Task details: Copy every line of the entries that includes the word "setup".

===== Data for this exercise

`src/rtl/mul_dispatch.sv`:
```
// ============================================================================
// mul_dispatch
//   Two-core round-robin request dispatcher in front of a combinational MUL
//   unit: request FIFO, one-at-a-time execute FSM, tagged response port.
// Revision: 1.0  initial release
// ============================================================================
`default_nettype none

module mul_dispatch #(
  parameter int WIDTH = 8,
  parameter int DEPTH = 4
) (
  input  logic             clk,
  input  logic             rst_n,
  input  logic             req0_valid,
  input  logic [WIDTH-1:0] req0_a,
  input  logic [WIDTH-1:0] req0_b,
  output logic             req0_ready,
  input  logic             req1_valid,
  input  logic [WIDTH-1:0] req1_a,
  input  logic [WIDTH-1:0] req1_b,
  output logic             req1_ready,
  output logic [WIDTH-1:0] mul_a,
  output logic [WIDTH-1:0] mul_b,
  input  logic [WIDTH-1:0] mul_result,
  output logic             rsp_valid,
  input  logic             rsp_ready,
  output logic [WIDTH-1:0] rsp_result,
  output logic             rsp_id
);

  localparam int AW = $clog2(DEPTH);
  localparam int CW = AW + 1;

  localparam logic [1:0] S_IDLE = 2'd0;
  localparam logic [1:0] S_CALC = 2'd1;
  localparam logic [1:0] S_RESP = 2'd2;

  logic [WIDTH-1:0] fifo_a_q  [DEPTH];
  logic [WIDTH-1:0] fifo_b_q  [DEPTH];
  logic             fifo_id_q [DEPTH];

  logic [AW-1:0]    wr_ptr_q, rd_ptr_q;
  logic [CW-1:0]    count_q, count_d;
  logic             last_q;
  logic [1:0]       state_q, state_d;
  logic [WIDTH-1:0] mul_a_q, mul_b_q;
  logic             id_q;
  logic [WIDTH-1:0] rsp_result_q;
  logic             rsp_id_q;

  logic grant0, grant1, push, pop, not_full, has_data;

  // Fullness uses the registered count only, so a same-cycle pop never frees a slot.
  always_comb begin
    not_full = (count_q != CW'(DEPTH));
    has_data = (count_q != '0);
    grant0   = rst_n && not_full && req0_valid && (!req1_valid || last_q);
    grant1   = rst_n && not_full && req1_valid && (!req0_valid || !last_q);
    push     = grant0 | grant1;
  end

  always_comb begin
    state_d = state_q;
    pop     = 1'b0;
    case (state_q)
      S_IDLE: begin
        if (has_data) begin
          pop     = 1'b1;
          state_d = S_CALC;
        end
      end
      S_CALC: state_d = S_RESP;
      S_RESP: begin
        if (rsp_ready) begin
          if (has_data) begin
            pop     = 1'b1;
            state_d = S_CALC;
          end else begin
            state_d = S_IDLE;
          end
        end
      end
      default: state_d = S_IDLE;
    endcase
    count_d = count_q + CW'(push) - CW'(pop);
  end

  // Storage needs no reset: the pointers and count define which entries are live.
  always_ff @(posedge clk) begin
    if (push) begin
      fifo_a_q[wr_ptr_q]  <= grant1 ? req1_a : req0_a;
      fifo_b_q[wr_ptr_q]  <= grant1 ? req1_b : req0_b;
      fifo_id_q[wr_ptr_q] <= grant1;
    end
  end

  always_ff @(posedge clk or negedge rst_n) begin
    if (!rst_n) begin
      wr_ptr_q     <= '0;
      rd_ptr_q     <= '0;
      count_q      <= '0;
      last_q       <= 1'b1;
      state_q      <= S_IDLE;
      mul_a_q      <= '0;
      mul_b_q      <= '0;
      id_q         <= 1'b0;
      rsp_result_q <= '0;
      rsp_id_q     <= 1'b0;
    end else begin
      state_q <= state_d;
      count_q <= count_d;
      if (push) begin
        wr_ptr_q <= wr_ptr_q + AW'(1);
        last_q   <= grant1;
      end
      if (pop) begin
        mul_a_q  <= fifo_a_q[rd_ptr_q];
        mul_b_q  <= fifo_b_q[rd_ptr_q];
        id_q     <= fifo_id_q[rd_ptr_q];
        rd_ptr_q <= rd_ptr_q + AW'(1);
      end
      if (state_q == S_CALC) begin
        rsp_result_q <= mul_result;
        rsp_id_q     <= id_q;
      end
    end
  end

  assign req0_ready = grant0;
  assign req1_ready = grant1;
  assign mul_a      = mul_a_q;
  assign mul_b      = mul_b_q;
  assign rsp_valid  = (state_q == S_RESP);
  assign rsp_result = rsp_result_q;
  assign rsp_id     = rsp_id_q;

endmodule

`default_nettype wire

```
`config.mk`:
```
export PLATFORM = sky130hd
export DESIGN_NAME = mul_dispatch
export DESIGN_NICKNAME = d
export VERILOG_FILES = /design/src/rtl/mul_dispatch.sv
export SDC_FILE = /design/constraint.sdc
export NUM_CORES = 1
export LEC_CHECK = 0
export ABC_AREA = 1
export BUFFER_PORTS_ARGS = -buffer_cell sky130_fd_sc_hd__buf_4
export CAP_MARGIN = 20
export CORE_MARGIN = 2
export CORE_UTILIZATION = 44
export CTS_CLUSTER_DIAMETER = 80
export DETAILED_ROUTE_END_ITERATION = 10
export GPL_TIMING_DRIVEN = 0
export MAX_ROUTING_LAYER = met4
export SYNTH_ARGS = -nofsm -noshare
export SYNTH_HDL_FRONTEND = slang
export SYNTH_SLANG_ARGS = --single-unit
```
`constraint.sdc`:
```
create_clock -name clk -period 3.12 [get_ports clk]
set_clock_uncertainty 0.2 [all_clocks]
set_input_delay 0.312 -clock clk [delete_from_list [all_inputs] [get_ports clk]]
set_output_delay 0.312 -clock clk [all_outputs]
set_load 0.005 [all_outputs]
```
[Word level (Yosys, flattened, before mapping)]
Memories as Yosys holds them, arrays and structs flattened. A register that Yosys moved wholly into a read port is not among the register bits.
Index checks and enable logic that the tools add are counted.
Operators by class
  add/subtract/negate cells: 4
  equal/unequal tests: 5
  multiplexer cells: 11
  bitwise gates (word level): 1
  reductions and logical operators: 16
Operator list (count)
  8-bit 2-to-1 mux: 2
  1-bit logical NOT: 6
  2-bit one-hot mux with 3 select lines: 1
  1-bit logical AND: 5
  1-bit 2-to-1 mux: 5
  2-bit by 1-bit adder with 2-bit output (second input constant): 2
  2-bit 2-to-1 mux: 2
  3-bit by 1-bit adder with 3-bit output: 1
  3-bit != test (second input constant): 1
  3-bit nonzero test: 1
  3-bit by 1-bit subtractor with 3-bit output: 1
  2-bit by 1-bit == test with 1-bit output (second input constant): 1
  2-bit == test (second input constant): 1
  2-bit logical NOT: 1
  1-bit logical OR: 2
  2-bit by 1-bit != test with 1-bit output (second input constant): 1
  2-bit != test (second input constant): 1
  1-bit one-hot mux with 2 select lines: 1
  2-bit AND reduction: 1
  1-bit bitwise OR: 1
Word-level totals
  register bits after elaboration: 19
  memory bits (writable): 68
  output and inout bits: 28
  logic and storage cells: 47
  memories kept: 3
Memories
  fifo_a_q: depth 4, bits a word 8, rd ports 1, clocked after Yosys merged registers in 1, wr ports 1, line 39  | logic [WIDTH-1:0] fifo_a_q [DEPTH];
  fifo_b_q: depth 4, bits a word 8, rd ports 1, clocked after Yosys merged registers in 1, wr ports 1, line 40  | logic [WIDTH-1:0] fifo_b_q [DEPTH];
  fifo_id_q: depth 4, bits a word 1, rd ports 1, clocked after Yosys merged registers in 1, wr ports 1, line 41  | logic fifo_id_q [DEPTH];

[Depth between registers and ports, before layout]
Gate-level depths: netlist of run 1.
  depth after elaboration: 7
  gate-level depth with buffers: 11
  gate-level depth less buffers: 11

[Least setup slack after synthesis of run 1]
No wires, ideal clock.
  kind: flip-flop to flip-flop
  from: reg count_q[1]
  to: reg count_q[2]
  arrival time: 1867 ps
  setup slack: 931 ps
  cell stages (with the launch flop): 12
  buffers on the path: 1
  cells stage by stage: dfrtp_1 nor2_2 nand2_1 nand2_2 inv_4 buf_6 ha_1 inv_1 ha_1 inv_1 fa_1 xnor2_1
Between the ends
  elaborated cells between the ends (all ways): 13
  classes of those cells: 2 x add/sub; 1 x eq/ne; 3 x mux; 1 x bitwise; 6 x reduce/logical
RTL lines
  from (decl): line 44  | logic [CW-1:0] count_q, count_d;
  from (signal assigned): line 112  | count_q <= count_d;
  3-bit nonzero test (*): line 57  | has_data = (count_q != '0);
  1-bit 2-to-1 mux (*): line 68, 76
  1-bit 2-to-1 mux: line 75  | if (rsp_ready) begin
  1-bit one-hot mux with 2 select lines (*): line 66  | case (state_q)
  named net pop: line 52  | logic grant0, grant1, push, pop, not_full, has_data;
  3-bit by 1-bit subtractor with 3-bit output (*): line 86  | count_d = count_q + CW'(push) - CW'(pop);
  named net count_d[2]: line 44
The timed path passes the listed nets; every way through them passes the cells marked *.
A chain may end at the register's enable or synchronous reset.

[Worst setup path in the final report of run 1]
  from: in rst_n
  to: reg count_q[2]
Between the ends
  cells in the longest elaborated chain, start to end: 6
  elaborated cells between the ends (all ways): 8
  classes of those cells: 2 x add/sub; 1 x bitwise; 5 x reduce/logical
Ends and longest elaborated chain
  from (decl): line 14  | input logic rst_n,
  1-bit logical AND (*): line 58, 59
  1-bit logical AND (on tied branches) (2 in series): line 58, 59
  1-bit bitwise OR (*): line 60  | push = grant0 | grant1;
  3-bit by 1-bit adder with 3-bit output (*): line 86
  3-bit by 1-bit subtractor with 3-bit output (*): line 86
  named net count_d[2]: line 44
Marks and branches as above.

==========
===== Data for this exercise

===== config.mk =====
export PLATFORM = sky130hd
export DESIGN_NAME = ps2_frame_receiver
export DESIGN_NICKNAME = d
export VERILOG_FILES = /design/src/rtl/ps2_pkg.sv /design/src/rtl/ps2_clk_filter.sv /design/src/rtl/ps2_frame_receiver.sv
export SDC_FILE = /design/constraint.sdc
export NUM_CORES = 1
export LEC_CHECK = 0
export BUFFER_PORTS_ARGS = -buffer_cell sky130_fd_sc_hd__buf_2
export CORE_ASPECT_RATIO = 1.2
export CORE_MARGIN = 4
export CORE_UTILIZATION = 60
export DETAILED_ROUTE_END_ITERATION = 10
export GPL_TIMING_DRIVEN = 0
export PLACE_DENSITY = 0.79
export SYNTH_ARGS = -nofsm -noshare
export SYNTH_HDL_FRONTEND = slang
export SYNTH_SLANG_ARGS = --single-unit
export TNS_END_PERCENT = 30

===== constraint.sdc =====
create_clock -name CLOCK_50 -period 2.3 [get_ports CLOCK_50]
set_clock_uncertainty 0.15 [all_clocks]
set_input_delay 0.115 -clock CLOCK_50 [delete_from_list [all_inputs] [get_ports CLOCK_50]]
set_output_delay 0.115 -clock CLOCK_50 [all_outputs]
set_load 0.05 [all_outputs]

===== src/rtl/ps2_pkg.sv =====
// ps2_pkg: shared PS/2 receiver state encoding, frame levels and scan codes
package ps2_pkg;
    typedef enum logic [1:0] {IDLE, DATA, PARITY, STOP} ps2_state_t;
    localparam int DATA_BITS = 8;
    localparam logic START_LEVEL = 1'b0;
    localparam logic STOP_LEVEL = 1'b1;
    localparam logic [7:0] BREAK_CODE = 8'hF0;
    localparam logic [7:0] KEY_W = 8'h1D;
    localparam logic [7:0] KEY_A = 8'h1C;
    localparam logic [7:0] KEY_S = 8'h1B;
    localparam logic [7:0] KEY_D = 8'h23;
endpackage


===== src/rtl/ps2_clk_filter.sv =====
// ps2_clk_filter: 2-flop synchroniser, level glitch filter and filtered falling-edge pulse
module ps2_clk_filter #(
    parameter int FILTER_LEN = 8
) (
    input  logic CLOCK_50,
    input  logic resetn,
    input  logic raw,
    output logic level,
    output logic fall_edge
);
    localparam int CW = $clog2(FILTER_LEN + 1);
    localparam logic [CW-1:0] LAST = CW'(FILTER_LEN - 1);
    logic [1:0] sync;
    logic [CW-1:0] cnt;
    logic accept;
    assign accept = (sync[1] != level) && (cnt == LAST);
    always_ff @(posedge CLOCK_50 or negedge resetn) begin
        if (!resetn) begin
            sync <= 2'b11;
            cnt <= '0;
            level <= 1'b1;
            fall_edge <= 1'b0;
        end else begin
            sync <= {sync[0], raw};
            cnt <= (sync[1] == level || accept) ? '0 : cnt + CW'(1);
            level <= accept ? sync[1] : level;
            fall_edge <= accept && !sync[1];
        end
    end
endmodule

==========

Worked solution:
[Least setup slack after synthesis of run 1]
  setup slack: 931 ps
[Worst setup path in the final report of run 1]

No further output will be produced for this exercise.